→ TASK INSTRUCTIONS
Please filter the listing below and copy out the lines that hold "kinds".

→ INPUT
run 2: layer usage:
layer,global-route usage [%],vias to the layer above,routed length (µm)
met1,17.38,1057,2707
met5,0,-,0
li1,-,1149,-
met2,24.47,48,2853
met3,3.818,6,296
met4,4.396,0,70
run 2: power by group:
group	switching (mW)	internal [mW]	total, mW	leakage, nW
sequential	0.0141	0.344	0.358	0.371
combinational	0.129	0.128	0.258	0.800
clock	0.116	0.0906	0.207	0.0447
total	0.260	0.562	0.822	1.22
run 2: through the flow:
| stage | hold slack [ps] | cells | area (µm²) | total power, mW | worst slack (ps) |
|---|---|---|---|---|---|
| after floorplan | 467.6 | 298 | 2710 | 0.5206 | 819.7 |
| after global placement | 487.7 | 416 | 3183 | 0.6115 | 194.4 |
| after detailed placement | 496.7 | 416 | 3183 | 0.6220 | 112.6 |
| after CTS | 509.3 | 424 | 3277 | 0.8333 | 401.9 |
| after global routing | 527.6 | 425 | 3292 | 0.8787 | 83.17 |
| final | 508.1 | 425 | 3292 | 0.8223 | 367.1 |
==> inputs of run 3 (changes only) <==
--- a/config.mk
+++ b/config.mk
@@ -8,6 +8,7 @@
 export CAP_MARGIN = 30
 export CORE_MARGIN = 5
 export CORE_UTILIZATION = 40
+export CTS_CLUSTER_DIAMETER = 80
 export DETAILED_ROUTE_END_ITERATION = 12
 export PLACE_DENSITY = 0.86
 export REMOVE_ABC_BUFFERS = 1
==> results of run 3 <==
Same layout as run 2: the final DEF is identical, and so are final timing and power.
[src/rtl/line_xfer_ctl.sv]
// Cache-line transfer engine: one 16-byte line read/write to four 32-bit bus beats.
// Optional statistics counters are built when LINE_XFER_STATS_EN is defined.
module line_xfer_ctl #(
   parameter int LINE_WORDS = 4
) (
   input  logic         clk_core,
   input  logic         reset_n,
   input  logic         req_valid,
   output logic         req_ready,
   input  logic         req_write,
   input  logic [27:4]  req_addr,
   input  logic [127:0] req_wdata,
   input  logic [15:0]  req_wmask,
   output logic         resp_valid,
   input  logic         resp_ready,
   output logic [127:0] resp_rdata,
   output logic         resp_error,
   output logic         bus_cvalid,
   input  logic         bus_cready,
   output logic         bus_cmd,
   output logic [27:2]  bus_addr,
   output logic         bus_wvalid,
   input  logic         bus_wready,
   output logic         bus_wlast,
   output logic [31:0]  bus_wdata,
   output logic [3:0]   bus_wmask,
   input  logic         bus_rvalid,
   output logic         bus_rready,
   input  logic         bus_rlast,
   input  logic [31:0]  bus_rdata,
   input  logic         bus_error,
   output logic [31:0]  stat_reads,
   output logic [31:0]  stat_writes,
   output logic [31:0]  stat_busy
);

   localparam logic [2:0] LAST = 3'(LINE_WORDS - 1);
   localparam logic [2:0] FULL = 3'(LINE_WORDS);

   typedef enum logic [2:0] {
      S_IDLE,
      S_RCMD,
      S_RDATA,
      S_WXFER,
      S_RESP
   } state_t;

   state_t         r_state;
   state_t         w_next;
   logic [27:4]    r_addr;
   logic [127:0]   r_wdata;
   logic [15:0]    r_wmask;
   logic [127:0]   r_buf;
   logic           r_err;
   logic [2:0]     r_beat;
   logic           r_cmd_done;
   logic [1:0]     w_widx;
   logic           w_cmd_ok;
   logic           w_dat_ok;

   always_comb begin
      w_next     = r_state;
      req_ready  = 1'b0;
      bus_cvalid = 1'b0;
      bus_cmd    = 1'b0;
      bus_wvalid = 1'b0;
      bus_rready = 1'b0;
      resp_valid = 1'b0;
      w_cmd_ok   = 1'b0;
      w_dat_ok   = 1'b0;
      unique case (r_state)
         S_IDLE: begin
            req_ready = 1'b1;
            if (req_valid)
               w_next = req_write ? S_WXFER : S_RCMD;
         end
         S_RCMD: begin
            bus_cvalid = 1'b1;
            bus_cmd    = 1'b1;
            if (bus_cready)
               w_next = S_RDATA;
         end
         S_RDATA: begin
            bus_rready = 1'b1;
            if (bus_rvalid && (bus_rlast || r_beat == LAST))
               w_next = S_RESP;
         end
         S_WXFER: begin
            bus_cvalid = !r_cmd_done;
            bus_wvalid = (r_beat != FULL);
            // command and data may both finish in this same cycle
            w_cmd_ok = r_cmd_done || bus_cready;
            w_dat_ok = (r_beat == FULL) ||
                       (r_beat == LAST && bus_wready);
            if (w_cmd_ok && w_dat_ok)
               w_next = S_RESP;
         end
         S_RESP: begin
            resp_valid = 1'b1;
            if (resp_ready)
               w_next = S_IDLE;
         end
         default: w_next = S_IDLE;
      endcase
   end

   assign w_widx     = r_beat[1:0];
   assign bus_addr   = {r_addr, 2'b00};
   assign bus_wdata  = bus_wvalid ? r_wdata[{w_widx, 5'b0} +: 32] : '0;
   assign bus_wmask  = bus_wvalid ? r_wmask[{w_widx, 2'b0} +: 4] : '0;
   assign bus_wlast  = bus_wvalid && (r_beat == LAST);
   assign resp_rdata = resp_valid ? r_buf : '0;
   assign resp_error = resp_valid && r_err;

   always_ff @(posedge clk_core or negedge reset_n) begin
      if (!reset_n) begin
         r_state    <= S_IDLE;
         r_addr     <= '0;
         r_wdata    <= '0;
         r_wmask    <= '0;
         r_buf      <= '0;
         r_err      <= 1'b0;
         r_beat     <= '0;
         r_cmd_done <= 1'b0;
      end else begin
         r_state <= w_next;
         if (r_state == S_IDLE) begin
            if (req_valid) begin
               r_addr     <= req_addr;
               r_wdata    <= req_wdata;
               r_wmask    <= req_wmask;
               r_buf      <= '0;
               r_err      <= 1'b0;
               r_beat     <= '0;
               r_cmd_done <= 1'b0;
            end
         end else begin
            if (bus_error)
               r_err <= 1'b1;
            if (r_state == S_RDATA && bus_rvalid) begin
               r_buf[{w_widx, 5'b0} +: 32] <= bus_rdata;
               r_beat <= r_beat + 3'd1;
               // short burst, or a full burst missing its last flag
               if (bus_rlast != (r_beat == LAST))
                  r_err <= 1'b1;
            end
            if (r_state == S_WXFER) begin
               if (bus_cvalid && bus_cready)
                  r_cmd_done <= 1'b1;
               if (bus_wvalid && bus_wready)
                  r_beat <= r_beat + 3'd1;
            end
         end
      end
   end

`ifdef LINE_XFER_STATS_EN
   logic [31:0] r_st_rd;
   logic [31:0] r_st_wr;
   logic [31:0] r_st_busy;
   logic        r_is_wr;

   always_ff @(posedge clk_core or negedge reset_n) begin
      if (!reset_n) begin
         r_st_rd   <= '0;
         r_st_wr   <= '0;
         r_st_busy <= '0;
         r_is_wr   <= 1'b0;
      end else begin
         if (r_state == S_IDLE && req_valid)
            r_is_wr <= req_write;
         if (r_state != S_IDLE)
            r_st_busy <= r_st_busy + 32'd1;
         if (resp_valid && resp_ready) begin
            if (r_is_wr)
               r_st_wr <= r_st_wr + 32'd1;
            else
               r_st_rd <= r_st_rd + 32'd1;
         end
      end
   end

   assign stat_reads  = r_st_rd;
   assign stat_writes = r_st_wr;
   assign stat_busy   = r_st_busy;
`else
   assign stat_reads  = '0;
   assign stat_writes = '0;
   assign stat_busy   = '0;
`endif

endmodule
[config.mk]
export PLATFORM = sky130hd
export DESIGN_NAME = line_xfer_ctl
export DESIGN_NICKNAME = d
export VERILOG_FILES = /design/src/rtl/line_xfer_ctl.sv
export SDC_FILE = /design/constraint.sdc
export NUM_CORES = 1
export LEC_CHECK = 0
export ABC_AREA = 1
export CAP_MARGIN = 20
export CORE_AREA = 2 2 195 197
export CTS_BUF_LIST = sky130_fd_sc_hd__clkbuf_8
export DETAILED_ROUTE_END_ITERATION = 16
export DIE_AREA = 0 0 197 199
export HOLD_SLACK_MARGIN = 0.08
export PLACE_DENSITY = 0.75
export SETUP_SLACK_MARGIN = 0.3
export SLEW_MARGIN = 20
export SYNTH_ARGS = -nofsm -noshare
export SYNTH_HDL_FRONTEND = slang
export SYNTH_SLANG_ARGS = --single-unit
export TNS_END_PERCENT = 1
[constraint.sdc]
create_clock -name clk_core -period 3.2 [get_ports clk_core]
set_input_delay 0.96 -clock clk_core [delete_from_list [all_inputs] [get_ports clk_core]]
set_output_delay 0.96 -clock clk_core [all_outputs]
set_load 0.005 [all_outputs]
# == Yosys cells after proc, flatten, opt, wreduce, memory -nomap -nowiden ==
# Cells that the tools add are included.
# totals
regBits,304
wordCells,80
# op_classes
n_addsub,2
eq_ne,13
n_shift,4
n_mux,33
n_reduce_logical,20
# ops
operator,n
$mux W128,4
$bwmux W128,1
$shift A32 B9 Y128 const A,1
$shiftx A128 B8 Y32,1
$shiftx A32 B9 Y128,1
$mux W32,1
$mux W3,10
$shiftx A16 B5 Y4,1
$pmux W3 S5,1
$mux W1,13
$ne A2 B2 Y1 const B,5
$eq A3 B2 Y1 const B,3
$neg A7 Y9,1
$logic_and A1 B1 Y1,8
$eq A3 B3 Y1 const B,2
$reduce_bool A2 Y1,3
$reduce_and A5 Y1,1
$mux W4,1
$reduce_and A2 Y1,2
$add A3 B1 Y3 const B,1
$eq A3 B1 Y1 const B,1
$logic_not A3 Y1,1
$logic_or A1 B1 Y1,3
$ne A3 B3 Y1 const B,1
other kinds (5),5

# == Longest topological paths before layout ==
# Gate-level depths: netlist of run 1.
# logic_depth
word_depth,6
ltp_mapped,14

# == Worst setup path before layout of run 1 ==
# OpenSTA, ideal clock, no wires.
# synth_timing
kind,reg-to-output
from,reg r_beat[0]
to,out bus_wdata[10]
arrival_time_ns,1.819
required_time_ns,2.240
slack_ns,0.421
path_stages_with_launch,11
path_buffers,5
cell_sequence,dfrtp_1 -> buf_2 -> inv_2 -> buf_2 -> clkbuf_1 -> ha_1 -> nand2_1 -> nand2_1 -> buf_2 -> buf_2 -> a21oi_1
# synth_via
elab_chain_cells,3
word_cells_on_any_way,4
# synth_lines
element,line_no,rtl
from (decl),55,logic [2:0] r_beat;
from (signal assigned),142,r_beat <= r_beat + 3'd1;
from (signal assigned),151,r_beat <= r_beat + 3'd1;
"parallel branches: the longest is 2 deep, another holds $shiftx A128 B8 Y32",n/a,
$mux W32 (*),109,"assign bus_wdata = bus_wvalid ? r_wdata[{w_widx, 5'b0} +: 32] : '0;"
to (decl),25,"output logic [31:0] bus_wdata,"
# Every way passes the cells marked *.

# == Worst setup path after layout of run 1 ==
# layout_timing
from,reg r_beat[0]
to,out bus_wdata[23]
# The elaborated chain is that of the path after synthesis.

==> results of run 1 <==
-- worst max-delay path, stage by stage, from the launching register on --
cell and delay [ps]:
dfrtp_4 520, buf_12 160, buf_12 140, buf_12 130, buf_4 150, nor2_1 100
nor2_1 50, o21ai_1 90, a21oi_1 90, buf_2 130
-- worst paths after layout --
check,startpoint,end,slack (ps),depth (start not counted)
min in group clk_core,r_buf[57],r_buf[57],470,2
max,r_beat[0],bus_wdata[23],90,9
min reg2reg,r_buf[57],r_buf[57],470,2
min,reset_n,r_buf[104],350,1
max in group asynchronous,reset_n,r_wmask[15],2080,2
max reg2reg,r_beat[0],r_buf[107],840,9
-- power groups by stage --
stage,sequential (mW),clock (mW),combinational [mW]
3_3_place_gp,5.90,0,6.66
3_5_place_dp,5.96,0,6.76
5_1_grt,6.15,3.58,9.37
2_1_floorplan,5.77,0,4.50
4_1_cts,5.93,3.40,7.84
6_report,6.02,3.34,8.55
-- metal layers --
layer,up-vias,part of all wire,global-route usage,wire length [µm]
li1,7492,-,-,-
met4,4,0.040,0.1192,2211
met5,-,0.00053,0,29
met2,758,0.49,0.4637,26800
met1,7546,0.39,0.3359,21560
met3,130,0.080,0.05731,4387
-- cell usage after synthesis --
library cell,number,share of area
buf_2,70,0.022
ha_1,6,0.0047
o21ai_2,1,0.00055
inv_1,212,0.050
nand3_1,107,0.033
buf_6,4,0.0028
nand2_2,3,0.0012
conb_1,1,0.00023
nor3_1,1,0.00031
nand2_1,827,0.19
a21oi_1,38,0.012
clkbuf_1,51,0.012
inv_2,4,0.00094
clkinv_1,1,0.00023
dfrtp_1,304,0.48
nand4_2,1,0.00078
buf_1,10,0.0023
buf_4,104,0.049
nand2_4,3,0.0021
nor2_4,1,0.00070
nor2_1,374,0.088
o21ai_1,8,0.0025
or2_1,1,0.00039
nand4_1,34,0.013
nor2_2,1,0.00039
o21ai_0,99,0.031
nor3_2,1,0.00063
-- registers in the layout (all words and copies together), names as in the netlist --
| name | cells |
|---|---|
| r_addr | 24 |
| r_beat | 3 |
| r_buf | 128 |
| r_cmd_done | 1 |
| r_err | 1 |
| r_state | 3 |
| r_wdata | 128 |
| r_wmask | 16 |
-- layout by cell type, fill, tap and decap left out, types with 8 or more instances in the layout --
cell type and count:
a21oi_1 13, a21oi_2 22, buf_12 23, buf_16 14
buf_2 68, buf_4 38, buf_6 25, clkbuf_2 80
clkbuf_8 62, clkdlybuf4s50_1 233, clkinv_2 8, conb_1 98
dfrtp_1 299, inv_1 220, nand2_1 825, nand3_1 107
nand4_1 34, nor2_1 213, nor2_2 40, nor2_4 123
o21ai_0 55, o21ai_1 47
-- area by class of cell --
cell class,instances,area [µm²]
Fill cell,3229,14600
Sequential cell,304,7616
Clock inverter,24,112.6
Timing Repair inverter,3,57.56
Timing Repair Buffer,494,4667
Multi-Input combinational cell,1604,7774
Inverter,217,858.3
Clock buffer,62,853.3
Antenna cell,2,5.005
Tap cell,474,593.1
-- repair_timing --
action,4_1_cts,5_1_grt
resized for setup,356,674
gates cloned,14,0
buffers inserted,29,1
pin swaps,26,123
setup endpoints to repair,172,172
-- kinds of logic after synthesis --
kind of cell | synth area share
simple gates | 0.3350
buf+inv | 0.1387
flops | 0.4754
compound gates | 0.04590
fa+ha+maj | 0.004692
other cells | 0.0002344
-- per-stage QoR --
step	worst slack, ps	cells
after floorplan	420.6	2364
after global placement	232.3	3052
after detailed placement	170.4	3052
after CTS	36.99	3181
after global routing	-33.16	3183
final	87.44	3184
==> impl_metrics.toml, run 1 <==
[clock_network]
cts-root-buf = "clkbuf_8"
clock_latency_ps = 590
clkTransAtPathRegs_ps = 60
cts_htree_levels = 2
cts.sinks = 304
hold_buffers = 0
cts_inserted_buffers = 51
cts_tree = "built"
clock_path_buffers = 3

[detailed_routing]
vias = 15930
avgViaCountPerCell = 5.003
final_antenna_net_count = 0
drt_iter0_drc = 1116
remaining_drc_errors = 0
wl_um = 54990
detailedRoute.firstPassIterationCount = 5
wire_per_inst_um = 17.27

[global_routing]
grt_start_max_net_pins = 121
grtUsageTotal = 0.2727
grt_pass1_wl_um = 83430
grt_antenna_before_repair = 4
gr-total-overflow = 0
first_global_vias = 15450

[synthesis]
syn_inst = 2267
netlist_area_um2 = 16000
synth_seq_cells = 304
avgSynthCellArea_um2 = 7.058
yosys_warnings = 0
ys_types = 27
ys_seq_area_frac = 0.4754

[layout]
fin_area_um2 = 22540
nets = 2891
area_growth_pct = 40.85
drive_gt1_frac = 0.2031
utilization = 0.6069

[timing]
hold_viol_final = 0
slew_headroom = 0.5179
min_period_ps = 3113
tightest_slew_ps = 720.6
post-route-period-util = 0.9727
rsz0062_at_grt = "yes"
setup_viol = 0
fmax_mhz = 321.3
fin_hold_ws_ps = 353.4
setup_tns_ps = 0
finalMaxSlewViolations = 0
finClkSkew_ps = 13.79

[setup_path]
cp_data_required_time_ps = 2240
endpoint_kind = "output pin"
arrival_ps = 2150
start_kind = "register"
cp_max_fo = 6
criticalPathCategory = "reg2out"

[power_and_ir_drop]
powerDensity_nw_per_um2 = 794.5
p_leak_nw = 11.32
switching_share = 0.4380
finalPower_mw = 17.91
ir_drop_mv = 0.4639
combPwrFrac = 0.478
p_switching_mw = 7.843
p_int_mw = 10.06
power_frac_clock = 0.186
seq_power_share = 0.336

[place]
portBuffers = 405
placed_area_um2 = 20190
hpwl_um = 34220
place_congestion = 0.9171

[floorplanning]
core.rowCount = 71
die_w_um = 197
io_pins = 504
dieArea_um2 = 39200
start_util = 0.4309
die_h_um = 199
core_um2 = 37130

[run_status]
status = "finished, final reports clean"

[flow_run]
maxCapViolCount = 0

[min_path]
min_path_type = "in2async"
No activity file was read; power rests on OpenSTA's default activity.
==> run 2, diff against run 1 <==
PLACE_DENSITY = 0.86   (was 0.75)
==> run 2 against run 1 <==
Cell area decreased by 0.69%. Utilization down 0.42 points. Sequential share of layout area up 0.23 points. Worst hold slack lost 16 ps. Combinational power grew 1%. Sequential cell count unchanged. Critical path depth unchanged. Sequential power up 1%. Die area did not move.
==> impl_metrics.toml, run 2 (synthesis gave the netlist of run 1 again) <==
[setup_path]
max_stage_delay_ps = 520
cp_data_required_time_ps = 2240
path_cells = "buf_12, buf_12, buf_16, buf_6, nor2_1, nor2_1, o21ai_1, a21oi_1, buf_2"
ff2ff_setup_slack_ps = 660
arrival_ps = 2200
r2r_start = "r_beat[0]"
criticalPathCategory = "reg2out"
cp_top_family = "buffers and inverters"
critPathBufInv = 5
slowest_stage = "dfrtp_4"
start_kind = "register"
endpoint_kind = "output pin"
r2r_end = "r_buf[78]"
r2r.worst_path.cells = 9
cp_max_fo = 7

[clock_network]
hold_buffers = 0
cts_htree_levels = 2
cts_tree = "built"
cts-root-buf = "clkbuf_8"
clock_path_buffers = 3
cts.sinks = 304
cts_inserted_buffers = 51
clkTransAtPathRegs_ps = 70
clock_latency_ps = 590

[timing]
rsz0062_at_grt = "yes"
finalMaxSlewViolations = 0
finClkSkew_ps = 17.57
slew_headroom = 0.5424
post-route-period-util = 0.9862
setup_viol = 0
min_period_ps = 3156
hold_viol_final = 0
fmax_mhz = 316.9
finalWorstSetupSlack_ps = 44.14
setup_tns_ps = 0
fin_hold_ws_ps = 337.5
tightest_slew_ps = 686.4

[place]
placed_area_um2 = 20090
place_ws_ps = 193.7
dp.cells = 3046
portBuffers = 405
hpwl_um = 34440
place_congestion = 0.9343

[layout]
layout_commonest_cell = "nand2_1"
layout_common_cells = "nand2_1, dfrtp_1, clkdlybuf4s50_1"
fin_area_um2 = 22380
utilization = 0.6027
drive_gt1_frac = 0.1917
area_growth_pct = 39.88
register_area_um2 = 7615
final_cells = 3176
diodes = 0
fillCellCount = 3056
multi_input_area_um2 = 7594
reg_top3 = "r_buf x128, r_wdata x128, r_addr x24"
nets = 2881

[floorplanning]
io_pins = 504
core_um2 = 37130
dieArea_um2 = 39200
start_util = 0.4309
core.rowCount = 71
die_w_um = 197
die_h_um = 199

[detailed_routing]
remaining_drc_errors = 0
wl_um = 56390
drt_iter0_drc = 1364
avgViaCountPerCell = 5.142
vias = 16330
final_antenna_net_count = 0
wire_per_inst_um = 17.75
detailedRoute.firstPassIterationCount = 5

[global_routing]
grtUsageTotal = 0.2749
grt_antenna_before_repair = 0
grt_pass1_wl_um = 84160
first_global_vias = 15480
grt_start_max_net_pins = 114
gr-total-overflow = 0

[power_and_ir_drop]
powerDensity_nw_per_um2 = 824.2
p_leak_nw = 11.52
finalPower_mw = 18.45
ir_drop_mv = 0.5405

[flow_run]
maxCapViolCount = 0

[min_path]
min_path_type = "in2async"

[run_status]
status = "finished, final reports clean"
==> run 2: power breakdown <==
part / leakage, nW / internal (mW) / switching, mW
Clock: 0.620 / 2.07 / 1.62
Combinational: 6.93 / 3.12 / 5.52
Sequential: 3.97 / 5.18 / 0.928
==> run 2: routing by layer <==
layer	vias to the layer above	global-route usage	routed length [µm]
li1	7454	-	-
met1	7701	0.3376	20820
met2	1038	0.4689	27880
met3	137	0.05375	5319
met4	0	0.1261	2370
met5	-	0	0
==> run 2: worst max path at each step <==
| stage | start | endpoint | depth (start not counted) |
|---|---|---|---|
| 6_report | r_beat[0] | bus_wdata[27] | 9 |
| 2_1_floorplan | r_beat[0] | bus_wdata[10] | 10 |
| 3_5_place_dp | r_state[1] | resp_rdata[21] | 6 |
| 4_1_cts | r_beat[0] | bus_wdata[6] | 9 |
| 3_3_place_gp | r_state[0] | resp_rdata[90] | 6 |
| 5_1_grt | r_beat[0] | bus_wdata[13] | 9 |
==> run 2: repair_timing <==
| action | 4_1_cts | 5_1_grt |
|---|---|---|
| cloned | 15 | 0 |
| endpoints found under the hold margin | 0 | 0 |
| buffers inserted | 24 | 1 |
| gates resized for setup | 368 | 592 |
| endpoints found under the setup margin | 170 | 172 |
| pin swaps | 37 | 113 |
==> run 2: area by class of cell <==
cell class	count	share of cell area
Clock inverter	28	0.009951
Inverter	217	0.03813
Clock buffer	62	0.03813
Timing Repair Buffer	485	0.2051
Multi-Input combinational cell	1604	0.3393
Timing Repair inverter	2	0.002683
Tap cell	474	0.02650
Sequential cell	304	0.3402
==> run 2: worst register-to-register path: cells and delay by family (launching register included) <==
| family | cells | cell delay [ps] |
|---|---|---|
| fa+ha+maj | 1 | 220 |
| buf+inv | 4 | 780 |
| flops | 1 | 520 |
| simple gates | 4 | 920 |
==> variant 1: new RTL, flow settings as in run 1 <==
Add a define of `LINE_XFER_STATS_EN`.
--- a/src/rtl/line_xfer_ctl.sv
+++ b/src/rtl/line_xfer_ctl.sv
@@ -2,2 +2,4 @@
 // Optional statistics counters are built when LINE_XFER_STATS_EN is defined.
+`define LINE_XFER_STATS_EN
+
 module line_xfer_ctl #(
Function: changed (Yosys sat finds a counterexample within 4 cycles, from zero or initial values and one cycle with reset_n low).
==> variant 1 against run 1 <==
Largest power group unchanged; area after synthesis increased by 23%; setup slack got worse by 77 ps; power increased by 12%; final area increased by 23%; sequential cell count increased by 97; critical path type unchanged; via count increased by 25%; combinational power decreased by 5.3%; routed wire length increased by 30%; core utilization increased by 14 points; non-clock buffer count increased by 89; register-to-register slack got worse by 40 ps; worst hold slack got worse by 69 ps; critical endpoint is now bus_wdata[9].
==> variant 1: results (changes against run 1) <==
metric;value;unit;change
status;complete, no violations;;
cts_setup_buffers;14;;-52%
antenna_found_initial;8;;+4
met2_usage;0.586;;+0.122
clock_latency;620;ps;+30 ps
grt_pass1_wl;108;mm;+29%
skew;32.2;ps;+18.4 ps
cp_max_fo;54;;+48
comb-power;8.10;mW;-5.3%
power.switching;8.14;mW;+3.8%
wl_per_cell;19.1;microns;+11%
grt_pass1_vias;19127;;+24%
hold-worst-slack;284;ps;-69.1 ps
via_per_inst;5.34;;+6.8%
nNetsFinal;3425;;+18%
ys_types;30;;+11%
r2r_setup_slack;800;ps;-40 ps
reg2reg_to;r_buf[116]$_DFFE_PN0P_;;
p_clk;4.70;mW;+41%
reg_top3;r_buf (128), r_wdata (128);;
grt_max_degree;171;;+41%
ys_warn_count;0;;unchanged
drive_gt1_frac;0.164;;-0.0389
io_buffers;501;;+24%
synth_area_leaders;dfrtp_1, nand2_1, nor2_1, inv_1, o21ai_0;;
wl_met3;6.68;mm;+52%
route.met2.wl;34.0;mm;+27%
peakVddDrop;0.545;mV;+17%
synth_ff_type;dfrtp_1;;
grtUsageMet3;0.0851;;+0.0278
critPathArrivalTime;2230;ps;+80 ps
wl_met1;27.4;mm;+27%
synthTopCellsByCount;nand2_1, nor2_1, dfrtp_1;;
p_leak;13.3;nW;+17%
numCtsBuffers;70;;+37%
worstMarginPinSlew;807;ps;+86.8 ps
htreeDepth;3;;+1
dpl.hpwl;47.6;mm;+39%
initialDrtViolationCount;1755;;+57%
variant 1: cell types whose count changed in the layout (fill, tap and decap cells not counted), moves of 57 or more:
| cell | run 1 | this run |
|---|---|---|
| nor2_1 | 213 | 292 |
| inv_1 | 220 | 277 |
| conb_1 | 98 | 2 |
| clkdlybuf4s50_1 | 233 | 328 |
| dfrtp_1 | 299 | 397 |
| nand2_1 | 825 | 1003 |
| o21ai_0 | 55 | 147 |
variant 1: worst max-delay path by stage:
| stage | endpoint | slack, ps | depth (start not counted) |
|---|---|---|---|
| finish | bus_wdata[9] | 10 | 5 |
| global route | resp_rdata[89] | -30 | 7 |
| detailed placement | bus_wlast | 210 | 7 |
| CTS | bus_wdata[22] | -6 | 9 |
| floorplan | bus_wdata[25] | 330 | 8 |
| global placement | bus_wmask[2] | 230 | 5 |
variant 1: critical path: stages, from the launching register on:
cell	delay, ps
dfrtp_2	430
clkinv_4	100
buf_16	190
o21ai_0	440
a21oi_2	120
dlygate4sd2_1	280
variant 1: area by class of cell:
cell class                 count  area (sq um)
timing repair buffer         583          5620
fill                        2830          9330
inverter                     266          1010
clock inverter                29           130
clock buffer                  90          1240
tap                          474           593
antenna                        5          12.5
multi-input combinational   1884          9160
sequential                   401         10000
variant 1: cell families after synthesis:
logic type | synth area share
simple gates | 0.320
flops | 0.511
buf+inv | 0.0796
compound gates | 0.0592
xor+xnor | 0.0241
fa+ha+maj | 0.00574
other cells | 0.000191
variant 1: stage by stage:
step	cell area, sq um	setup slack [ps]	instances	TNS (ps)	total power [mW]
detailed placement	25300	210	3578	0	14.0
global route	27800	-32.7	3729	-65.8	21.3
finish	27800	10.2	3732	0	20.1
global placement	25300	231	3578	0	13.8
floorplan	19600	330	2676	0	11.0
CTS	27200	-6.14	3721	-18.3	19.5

→ RESPONSE TO THIS EXERCISE
other kinds (5),5
-- kinds of logic after synthesis --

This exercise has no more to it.